Em uma entrevista para o jornal Valor Econômico, Giorgetti sugere que Cara ou Coroa forma com O Príncipe e Festa (1989) uma espécie de trilogia sobre "o fim do pessoal dos anos 70". Cara ou Coroa iniciaria a trilogia com ares joviais. O Príncipe a encerraria de forma bem negativa, com um personagem que reencontra o país em farrapos. No meio deles, Festa retrataria os subempregos de pessoas de sua geração, com o qual ele compartilhava anseios e dúvidas de juventude. Faz todo sentido. Uma vez que o olhar do diretor aponta para a falência das utopias dos anos 60, dos desejos que encontravam na década seguinte uma parede contra a qual era quase impossível de se debater, a trilogia reflete o caminho da esperança para a resignação, e daí para o desencanto.

Cara ou Coroa, ao contrário dos outros dois, vai direto à época em que Giorgetti era jovem, paulistano de classe média, cheio de ideais, mas nunca com armas na mão. Um filme pessoal, que mostra pessoas comuns em gestos comuns ("gestos pequenos", como ele próprio diz). Quase um filme diário, como indicaria a narração que o abre e encerra.

A sagacidade no retrato dessa época conturbada faz com que sobrem farpas para todos os lados, para os artistas engajados, para os velhos comunistas, para os militares da ditadura que desonram os códigos do soldado, para a classe média anti-comuna e até para o soldado absoluto que se recusa a sair de seu conforto para tentar botar ordem na casa militar. São poupados da mira do diretor um dos refugiados, justamente aquele representado pelo ator que fez o príncipe do outro filme, Eduardo Tornagui, e os jovens namorados que embarcam na aventura de esconder tais refugiados num lugar inusitado, um depósito localizado no casarão do avô militar. Tudo nos é apresentado com uma postura crítica e questionadora, típica de alguém que, parafraseando Inácio Araujo em um de seus textos clássicos, ainda apresenta um espírito de recusa.
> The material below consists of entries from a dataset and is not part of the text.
<file path="src/hdl/uart_fc_pkg.sv">
// Shared constants and state types for the UART FIFO trigger and flow control block.
// Assumes one system clock; all pin inputs arrive synchronous to it.
package uart_fc_pkg;
  localparam int FIFO_DEPTH = 64;
  localparam int LVL_W = 7;
  localparam int CHAR_W = 8;
  localparam int ERR_W = 3;
  localparam int DIV_W = 16;
  localparam int OVS_W = 4;
  localparam logic [OVS_W-1:0] OVS_LAST = 4'hF;
  localparam logic [OVS_W-1:0] OVS_MID = 4'h7;
  localparam logic [2:0] BIT_LAST = 3'h7;
  localparam int ERR_FRM = 0;
  localparam int ERR_BRK = 1;
  localparam int ERR_OVR = 2;
  localparam int EFR_AUTO_RTS = 6;
  localparam int EFR_AUTO_CTS = 7;
  localparam int FCR_RX_LSB = 6;
  localparam int FCR_TX_LSB = 4;
  localparam int NIB_LO = 0;
  localparam int NIB_HI = 4;
  localparam int NIB_UNIT_SH = 2;
  localparam logic [LVL_W-1:0] LVL_ONE = 7'h01;
  localparam logic [LVL_W-1:0] LVL_ZERO = 7'h00;
  localparam logic [LVL_W-1:0] RX_SEL_0 = 7'h08;
  localparam logic [LVL_W-1:0] RX_SEL_1 = 7'h10;
  localparam logic [LVL_W-1:0] RX_SEL_2 = 7'h38;
  localparam logic [LVL_W-1:0] RX_SEL_3 = 7'h3C;
  localparam logic [LVL_W-1:0] TX_SEL_0 = 7'h08;
  localparam logic [LVL_W-1:0] TX_SEL_1 = 7'h10;
  localparam logic [LVL_W-1:0] TX_SEL_2 = 7'h20;
  localparam logic [LVL_W-1:0] TX_SEL_3 = 7'h38;
  localparam logic LINE_IDLE = 1'b1;
  localparam logic RTS_OFF = 1'b1;
  typedef enum logic [1:0] {TX_IDLE, TX_START, TX_DATA, TX_STOP} tx_state_e;
  typedef enum logic [1:0] {RX_IDLE, RX_START, RX_DATA, RX_STOP} rx_state_e;
endpackage : uart_fc_pkg

</file>
<file path="src/hdl/uart_fc_fifo.sv">
// Flip-flop FIFO with valid/ready on both sides and an occupancy count.
// Assumes DEPTH is a power of two so the pointers wrap naturally.
`timescale 1ns/10ps
`default_nettype none
module uart_fc_fifo #(
  parameter int W = 8,
  parameter int DEPTH = 4
) (
  input wire logic clk_i,
  input wire logic rst_i,
  input wire logic in_valid_i,
  output logic in_ready_o,
  input wire logic [W-1:0] in_data_i,
  output logic out_valid_o,
  input wire logic out_ready_i,
  output logic [W-1:0] out_data_o,
  output logic [$clog2(DEPTH):0] level_o
);
  localparam int AW = $clog2(DEPTH);
  typedef struct packed {
    logic [DEPTH-1:0][W-1:0] mem;
    logic [AW-1:0] rd;
    logic [AW-1:0] wr;
    logic [AW:0] cnt;
  } fifo_s;
  fifo_s st_reg;
  fifo_s st_next;
  logic push;
  logic pop;

  assign push = in_valid_i && (st_reg.cnt != (AW+1)'(DEPTH));
  assign pop = out_ready_i && (st_reg.cnt != '0);

  always_comb begin
    st_next = st_reg;
    if (push) begin
      st_next.mem[st_reg.wr] = in_data_i;
      st_next.wr = st_reg.wr + 1'b1;
    end
    if (pop) begin
      st_next.rd = st_reg.rd + 1'b1;
    end
    st_next.cnt = st_reg.cnt + (AW+1)'(push) - (AW+1)'(pop);
  end

  always_ff @(posedge clk_i or posedge rst_i) begin
    if (rst_i) begin
      st_reg <= '0;
    end else begin
      st_reg <= st_next;
    end
  end

  assign in_ready_o = st_reg.cnt != (AW+1)'(DEPTH);
  assign out_valid_o = st_reg.cnt != '0;
  assign out_data_o = st_reg.mem[st_reg.rd];
  assign level_o = st_reg.cnt;
endmodule : uart_fc_fifo
`default_nettype wire

</file>
<file path="src/hdl/uart_fc_baud.sv">
// Baud generator: one-cycle tick every divisor clocks, sixteen ticks per bit.
// Assumes the divisor is static while characters are moving.
`timescale 1ns/10ps
`default_nettype none
module uart_fc_baud (
  input wire logic clk_sys_i,
  input wire logic rst_i,
  input wire logic [uart_fc_pkg::DIV_W-1:0] divisor_i,
  output logic tick_o
);
  import uart_fc_pkg::*;
  typedef struct packed {
    logic [DIV_W-1:0] cnt;
    logic tick;
  } baud_s;
  baud_s st_reg;
  baud_s st_next;

  // A zero divisor is outside the usable range, so the generator stops.
  always_comb begin
    st_next = st_reg;
    st_next.tick = 1'b0;
    if (divisor_i == '0) begin
      st_next.cnt = '0;
    end else if (st_reg.cnt >= divisor_i - 1'b1) begin
      st_next.cnt = '0;
      st_next.tick = 1'b1;
    end else begin
      st_next.cnt = st_reg.cnt + 1'b1;
    end
  end

  always_ff @(posedge clk_sys_i or posedge rst_i) begin
    if (rst_i) begin
      st_reg <= '0;
    end else begin
      st_reg <= st_next;
    end
  end

  assign tick_o = st_reg.tick;
endmodule : uart_fc_baud
`default_nettype wire

</file>
<file path="src/hdl/uart_fc_top.sv">
// UART channel with FIFO trigger levels, auto RTS/CTS flow control and host strap decode.
// Assumes inputs synchronous to clk_sys_i; characters are 8 data bits, no parity, one stop.
`timescale 1ns/10ps
`default_nettype none
module uart_fc_top (
  input wire logic clk_sys_i,
  input wire logic rst_i,
  input wire logic host_sel_i,
  input wire logic addr_sel_hi_or_serial_in_i,
  input wire logic addr_sel_lo_or_chip_select_n_i,
  output logic i2c_mode_o,
  output logic [1:0] i2c_addr_sel_o,
  output logic spi_cs_active_o,
  output logic spi_data_in_o,
  input wire logic fifo_en_i,
  input wire logic [7:0] fifo_control_reg_i,
  input wire logic [7:0] trigger_level_reg_i,
  input wire logic [7:0] transmission_control_reg_i,
  input wire logic [7:0] enhanced_features_reg_i,
  input wire logic [uart_fc_pkg::DIV_W-1:0] divisor_i,
  input wire logic [uart_fc_pkg::CHAR_W-1:0] tx_data_i,
  input wire logic tx_valid_i,
  output logic tx_ready_o,
  output logic [uart_fc_pkg::CHAR_W-1:0] rx_data_o,
  output logic [uart_fc_pkg::ERR_W-1:0] rx_err_o,
  output logic rx_valid_o,
  input wire logic rx_ready_i,
  output logic [uart_fc_pkg::LVL_W-1:0] rx_level_o,
  output logic [uart_fc_pkg::LVL_W-1:0] tx_level_o,
  output logic rx_trig_o,
  output logic tx_trig_o,
  output logic cts_change_o,
  output logic [7:0] status_o,
  input wire logic rxd_i,
  output logic txd_o,
  input wire logic cts_n_i,
  output logic rts_n_o
);
  import uart_fc_pkg::*;

  typedef struct packed {
    tx_state_e tx_st;
    rx_state_e rx_st;
    logic [OVS_W-1:0] tx_cnt;
    logic [OVS_W-1:0] rx_cnt;
    logic [2:0] tx_bit;
    logic [2:0] rx_bit;
    logic [CHAR_W-1:0] tx_sh;
    logic [CHAR_W-1:0] rx_sh;
    logic txd;
    logic rts_n;
    logic cts_prev;
    logic cts_change;
    logic ovr_pend;
    logic strap_done;
    logic i2c_mode;
    logic [1:0] i2c_addr;
    logic spi_cs;
    logic spi_din;
    logic rx_trig;
    logic tx_trig;
    logic [7:0] status;
  } top_s;
  top_s st_reg;
  top_s st_next;

  logic tick;
  logic tx_pop;
  logic tx_avail;
  logic [CHAR_W-1:0] tx_head;
  logic rx_push;
  logic rx_room;
  logic [CHAR_W+ERR_W-1:0] rx_word;
  logic [LVL_W-1:0] rx_lvl;
  logic [LVL_W-1:0] tx_lvl;
  logic auto_rts;
  logic auto_cts;
  logic [LVL_W-1:0] halt_lvl;
  logic [LVL_W-1:0] resume_lvl;
  logic [LVL_W-1:0] rx_trig_lvl;
  logic [LVL_W-1:0] tx_trig_lvl;
  logic tx_go;

  function automatic logic [LVL_W-1:0] rx_sel(input logic [1:0] idx);
    case (idx)
      2'h0: rx_sel = RX_SEL_0;
      2'h1: rx_sel = RX_SEL_1;
      2'h2: rx_sel = RX_SEL_2;
      default: rx_sel = RX_SEL_3;
    endcase
  endfunction : rx_sel

  function automatic logic [LVL_W-1:0] tx_sel(input logic [1:0] idx);
    case (idx)
      2'h0: tx_sel = TX_SEL_0;
      2'h1: tx_sel = TX_SEL_1;
      2'h2: tx_sel = TX_SEL_2;
      default: tx_sel = TX_SEL_3;
    endcase
  endfunction : tx_sel

  function automatic logic [LVL_W-1:0] nib_lvl(input logic [3:0] nib);
    nib_lvl = LVL_W'({nib, NIB_UNIT_SH'(0)});
  endfunction : nib_lvl

  uart_fc_baud u_baud (
    .clk_sys_i(clk_sys_i),
    .rst_i(rst_i),
    .divisor_i(divisor_i),
    .tick_o(tick)
  );

  // Both FIFOs are 64 deep; the receive side stores the three error bits with each byte.
  uart_fc_fifo #(.W(CHAR_W), .DEPTH(FIFO_DEPTH)) u_tx_fifo (
    .clk_i(clk_sys_i),
    .rst_i(rst_i),
    .in_valid_i(tx_valid_i),
    .in_ready_o(tx_ready_o),
    .in_data_i(tx_data_i),
    .out_valid_o(tx_avail),
    .out_ready_i(tx_pop),
    .out_data_o(tx_head),
    .level_o(tx_lvl)
  );

  uart_fc_fifo #(.W(CHAR_W+ERR_W), .DEPTH(FIFO_DEPTH)) u_rx_fifo (
    .clk_i(clk_sys_i),
    .rst_i(rst_i),
    .in_valid_i(rx_push),
    .in_ready_o(rx_room),
    .in_data_i(rx_word),
    .out_valid_o(rx_valid_o),
    .out_ready_i(rx_ready_i),
    .out_data_o({rx_err_o, rx_data_o}),
    .level_o(rx_lvl)
  );

  assign auto_rts = enhanced_features_reg_i[EFR_AUTO_RTS];
  assign auto_cts = enhanced_features_reg_i[EFR_AUTO_CTS];

  always_comb begin
    if (transmission_control_reg_i == '0) begin
      halt_lvl = rx_sel(fifo_control_reg_i[FCR_RX_LSB +: 2]);
      resume_lvl = (fifo_control_reg_i[FCR_RX_LSB +: 2] == 2'h0) ? LVL_ZERO
                   : rx_sel(fifo_control_reg_i[FCR_RX_LSB +: 2] - 2'h1);
    end else begin
      halt_lvl = nib_lvl(transmission_control_reg_i[NIB_LO +: 4]);
      resume_lvl = nib_lvl(transmission_control_reg_i[NIB_HI +: 4]);
    end
    if (!fifo_en_i) begin
      rx_trig_lvl = LVL_ONE;
      tx_trig_lvl = LVL_ONE;
    end else if (trigger_level_reg_i == '0) begin
      rx_trig_lvl = rx_sel(fifo_control_reg_i[FCR_RX_LSB +: 2]);
      tx_trig_lvl = tx_sel(fifo_control_reg_i[FCR_TX_LSB +: 2]);
    end else begin
      rx_trig_lvl = nib_lvl(trigger_level_reg_i[NIB_HI +: 4]);
      tx_trig_lvl = nib_lvl(trigger_level_reg_i[NIB_LO +: 4]);
    end
  end

  // CTS is looked at only between characters; a drop mid-character lets it finish.
  assign tx_go = tx_avail && (!auto_cts || !cts_n_i);
  assign tx_pop = (st_reg.tx_st == TX_IDLE) && tx_go;
  // The receiver never checks RTS, so a character already in flight is still stored.
  assign rx_push = (st_reg.rx_st == RX_STOP) && tick && (st_reg.rx_cnt == OVS_LAST);
  assign rx_word = {st_reg.ovr_pend, (st_reg.rx_sh == '0) && !rxd_i, !rxd_i, st_reg.rx_sh};

  always_comb begin
    st_next = st_reg;
    // Strap is caught once after reset release, then the shared pins are decoded.
    if (!st_reg.strap_done) begin
      st_next.strap_done = 1'b1;
      st_next.i2c_mode = host_sel_i;
    end else if (st_reg.i2c_mode) begin
      st_next.i2c_addr = {addr_sel_hi_or_serial_in_i, addr_sel_lo_or_chip_select_n_i};
      st_next.spi_cs = 1'b0;
      st_next.spi_din = 1'b0;
    end else begin
      st_next.i2c_addr = 2'h0;
      st_next.spi_cs = !addr_sel_lo_or_chip_select_n_i;
      st_next.spi_din = addr_sel_hi_or_serial_in_i;
    end
    case (st_reg.tx_st)
      TX_IDLE: begin
        st_next.txd = LINE_IDLE;
        if (tx_pop) begin
          st_next.tx_st = TX_START;
          st_next.tx_sh = tx_head;
          st_next.tx_cnt = '0;
          st_next.txd = 1'b0;
        end
      end
      TX_START, TX_DATA, TX_STOP: begin
        if (tick) begin
          st_next.tx_cnt = st_reg.tx_cnt + 1'b1;
          if (st_reg.tx_cnt == OVS_LAST) begin
            if (st_reg.tx_st == TX_START) begin
              st_next.tx_st = TX_DATA;
              st_next.tx_bit = '0;
              st_next.txd = st_reg.tx_sh[0];
            end else if (st_reg.tx_st == TX_DATA && st_reg.tx_bit != BIT_LAST) begin
              st_next.tx_bit = st_reg.tx_bit + 1'b1;
              st_next.tx_sh = {1'b0, st_reg.tx_sh[CHAR_W-1:1]};
              st_next.txd = st_reg.tx_sh[1];
            end else if (st_reg.tx_st == TX_DATA) begin
              st_next.tx_st = TX_STOP;
              st_next.txd = LINE_IDLE;
            end else begin
              st_next.tx_st = TX_IDLE;
            end
          end
        end
      end
      default: st_next.tx_st = TX_IDLE;
    endcase
    case (st_reg.rx_st)
      RX_IDLE: begin
        if (!rxd_i) begin
          st_next.rx_st = RX_START;
          st_next.rx_cnt = '0;
        end
      end
      RX_START: begin
        if (tick) begin
          st_next.rx_cnt = st_reg.rx_cnt + 1'b1;
          if (st_reg.rx_cnt == OVS_MID) begin
            st_next.rx_st = rxd_i ? RX_IDLE : RX_DATA;
            st_next.rx_cnt = '0;
            st_next.rx_bit = '0;
          end
        end
      end
      RX_DATA: begin
        if (tick) begin
          st_next.rx_cnt = st_reg.rx_cnt + 1'b1;
          if (st_reg.rx_cnt == OVS_LAST) begin
            st_next.rx_sh = {rxd_i, st_reg.rx_sh[CHAR_W-1:1]};
            st_next.rx_bit = st_reg.rx_bit + 1'b1;
            if (st_reg.rx_bit == BIT_LAST) begin
              st_next.rx_st = RX_STOP;
            end
          end
        end
      end
      RX_STOP: begin
        if (tick) begin
          st_next.rx_cnt = st_reg.rx_cnt + 1'b1;
          if (rx_push) begin
            st_next.rx_st = RX_IDLE;
          end
        end
      end
      default: st_next.rx_st = RX_IDLE;
    endcase
    // A lost character marks the next stored one; a new loss in the same cycle wins.
    if (rx_push) begin
      st_next.ovr_pend = !rx_room;
    end
    if (!auto_rts) begin
      st_next.rts_n = RTS_OFF;
    end else if (!st_reg.rts_n && rx_lvl >= halt_lvl) begin
      st_next.rts_n = RTS_OFF;
    end else if (st_reg.rts_n && rx_lvl <= resume_lvl && rx_lvl < halt_lvl) begin
      st_next.rts_n = 1'b0;
    end
    st_next.cts_prev = cts_n_i;
    st_next.cts_change = !auto_cts && (cts_n_i != st_reg.cts_prev);
    st_next.rx_trig = rx_lvl >= rx_trig_lvl;
    st_next.tx_trig = (LVL_W'(FIFO_DEPTH) - tx_lvl) >= tx_trig_lvl;
    // Status is a registered snapshot, so reading it never touches the data paths.
    st_next.status = {st_reg.tx_st == TX_IDLE && !tx_avail, !tx_avail, !rx_room,
                      !st_reg.rts_n, !cts_n_i, st_reg.ovr_pend, st_reg.rx_st != RX_IDLE, rx_valid_o};
  end

  always_ff @(posedge clk_sys_i or posedge rst_i) begin
    if (rst_i) begin
      st_reg <= '0;
      st_reg.tx_st <= TX_IDLE;
      st_reg.rx_st <= RX_IDLE;
      st_reg.txd <= LINE_IDLE;
      st_reg.rts_n <= RTS_OFF;
      st_reg.cts_prev <= RTS_OFF;
    end else begin
      st_reg <= st_next;
    end
  end

  assign i2c_mode_o = st_reg.i2c_mode;
  assign i2c_addr_sel_o = st_reg.i2c_addr;
  assign spi_cs_active_o = st_reg.spi_cs;
  assign spi_data_in_o = st_reg.spi_din;
  assign txd_o = st_reg.txd;
  assign rts_n_o = st_reg.rts_n;
  assign cts_change_o = st_reg.cts_change;
  assign rx_trig_o = st_reg.rx_trig;
  assign tx_trig_o = st_reg.tx_trig;
  assign status_o = st_reg.status;
  assign rx_level_o = rx_lvl;
  assign tx_level_o = tx_lvl;

  a_rts_halt: assert property (@(posedge clk_sys_i) disable iff (rst_i)
    auto_rts && !rts_n_o && rx_lvl >= halt_lvl |=> rts_n_o)
    else $error("RTS not dropped at halt level");
  a_rts_resume: assert property (@(posedge clk_sys_i) disable iff (rst_i)
    auto_rts && rts_n_o && rx_lvl <= resume_lvl && rx_lvl < halt_lvl |=> !rts_n_o)
    else $error("RTS not restored at resume level");
  a_cts_hold: assert property (@(posedge clk_sys_i) disable iff (rst_i)
    auto_cts && cts_n_i && st_reg.tx_st == TX_IDLE |=> txd_o && st_reg.tx_st == TX_IDLE)
    else $error("Character started while CTS deasserted");
  a_tx_start: assert property (@(posedge clk_sys_i) disable iff (rst_i)
    !auto_cts && tx_avail && st_reg.tx_st == TX_IDLE |=> !txd_o ##1 !txd_o)
    else $error("Queued character not started");
  a_cts_quiet: assert property (@(posedge clk_sys_i) disable iff (rst_i)
    auto_cts |=> !cts_change_o)
    else $error("CTS event raised under auto CTS");
  a_cts_event: assert property (@(posedge clk_sys_i) disable iff (rst_i)
    !auto_cts && $changed(cts_n_i) |=> cts_change_o)
    else $error("CTS change not reported");
  a_trig_single: assert property (@(posedge clk_sys_i) disable iff (rst_i)
    !fifo_en_i && rx_lvl != LVL_ZERO |=> rx_trig_o)
    else $error("Disabled FIFO trigger is not one character");
  a_strap_mode: assert property (@(posedge clk_sys_i) disable iff (rst_i)
    st_reg.strap_done && !i2c_mode_o && !addr_sel_lo_or_chip_select_n_i |=> spi_cs_active_o && i2c_addr_sel_o == 2'h0)
    else $error("SPI select decode wrong");
endmodule : uart_fc_top
`default_nettype wire

</file>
Tal espírito não impede o olhar sensível de Giorgetti, sua tentativa de compreender todos os lados, de ouvir o que as pessoas têm para contar, de atentar para as pequenas histórias (a empregada testemunha de tudo e participante de nada, o maluco que sempre chega procurando agitação, o solitário e veterano esquerdista), os detalhes significativos (uma pessoa lendo o Pasquim, um cabeludo querendo denunciar o taxista preconceituoso para a polícia – espécie de contrasenso delicioso que o filme geralmente abraça), de inserir piadas espirituosas (o taxista mostrando admiração por um jovem político em ascensão – Paulo Maluf – reverberando a velha história de que taxistas paulistanos obrigatoriamente votavam em Maluf), ou gestos de pura generosidade de quem menos se espera (o taxista dá dinheiro para o sobrinho que durante o filme todo ele chama de comunista) ou ainda retratar militares do bem, como aquele que vai ao aposentado clamar por um passado honroso que se perdeu com a ditadura. É esse olhar que faz a força do filme, torna-o um dos melhores retratos brasileiros da época.

É necessário dar vivas para dois atores brilhantes que engrandecem o filme: Otávio Augusto como o taxista conservador, futuro eleitor de Maluf e odiador de comunistas, e Walmor Chagas como o militar aposentado.